- [BRIEF]:
Check the listing below for lines with the word "config" and say how many there are, with nothing but the number.

- [EXCERPTED DATA]:
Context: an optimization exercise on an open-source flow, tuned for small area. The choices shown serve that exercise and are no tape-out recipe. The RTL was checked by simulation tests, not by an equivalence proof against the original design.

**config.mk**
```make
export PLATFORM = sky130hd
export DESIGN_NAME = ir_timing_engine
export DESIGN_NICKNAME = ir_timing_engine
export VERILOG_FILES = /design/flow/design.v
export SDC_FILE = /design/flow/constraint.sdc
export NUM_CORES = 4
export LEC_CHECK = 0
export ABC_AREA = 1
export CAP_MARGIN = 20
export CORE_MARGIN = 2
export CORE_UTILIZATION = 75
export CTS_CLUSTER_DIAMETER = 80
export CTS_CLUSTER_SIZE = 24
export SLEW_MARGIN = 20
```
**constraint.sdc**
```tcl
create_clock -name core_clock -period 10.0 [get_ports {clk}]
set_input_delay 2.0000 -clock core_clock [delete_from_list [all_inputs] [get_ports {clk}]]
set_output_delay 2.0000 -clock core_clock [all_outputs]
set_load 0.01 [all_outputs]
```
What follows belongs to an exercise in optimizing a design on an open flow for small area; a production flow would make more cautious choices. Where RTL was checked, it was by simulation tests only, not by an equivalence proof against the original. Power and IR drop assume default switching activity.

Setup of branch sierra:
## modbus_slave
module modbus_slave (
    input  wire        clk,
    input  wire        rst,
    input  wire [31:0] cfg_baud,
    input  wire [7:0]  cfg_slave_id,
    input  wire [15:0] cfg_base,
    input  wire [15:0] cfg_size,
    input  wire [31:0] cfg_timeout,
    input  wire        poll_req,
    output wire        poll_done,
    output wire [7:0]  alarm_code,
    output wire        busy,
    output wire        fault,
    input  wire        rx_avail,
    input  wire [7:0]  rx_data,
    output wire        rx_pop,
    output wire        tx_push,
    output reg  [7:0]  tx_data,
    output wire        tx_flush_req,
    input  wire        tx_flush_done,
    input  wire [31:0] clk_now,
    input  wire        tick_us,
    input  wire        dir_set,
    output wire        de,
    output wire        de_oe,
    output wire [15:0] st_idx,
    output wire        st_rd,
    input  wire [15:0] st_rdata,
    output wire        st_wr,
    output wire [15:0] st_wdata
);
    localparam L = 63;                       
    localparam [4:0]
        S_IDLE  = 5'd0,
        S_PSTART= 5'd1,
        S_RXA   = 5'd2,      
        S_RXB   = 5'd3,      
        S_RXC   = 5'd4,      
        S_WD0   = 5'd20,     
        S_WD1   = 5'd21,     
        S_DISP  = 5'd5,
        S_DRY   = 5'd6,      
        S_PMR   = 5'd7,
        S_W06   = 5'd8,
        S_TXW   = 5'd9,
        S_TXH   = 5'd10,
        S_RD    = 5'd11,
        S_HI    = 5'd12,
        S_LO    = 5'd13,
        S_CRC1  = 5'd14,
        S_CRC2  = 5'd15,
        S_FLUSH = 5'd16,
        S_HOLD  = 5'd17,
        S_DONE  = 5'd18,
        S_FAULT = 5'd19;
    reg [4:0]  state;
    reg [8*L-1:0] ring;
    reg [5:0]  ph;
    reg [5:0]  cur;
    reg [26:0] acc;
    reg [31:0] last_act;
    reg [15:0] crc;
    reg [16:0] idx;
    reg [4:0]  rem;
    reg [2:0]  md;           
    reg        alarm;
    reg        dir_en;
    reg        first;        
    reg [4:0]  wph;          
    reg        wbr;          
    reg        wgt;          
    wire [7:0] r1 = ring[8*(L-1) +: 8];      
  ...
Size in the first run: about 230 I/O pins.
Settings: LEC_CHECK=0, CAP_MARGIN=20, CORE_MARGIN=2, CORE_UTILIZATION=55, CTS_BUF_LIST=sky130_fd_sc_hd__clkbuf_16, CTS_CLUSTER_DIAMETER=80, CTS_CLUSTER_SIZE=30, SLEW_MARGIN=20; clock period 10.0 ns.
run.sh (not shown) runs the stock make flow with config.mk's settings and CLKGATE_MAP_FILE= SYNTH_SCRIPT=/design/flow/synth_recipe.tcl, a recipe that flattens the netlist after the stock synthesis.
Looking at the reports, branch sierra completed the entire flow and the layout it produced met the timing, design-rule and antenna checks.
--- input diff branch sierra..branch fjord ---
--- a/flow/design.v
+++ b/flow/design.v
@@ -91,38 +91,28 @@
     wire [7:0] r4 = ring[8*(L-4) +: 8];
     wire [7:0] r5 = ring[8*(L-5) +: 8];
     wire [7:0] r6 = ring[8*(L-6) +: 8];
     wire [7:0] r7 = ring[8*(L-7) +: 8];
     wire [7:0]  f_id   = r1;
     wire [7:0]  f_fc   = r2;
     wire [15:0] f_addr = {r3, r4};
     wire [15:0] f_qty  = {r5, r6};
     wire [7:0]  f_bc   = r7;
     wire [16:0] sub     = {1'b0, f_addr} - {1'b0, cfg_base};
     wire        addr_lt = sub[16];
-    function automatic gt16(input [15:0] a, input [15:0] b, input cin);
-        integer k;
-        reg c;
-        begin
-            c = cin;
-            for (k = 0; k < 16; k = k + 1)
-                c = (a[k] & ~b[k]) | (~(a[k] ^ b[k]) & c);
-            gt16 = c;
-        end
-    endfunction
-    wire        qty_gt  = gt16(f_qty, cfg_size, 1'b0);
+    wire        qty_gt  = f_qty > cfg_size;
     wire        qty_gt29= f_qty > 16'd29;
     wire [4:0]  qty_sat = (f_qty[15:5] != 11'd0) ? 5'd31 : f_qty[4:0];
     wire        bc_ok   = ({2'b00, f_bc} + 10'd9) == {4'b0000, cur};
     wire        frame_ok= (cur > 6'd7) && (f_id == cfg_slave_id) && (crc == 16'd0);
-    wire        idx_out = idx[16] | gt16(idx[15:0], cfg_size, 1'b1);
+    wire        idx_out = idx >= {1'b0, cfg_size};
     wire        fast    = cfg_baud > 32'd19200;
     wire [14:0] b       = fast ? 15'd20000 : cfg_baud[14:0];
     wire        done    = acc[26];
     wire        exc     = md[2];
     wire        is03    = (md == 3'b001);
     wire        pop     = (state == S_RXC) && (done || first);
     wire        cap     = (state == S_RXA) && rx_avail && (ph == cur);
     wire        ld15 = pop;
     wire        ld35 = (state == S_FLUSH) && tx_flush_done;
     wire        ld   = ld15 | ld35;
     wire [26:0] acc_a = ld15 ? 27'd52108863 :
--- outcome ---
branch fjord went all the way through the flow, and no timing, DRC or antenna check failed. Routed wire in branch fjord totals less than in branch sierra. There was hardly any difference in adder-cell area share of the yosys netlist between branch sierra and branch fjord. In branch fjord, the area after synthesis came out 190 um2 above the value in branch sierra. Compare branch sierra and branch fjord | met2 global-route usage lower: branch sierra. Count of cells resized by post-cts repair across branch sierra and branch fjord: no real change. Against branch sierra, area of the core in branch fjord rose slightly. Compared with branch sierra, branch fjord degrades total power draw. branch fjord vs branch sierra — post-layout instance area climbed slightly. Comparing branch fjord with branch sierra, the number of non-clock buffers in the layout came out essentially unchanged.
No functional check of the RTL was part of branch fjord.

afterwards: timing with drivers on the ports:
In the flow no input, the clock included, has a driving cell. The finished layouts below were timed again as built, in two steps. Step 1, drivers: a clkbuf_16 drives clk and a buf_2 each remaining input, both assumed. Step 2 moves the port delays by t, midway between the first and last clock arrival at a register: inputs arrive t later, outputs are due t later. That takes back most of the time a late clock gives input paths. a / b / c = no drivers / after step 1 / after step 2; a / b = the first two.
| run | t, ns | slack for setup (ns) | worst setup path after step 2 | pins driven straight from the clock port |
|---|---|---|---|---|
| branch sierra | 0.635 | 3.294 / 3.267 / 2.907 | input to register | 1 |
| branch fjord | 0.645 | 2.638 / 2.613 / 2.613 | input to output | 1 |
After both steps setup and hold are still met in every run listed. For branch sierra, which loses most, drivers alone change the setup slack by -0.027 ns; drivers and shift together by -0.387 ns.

- [SOLUTION BELOW]:
2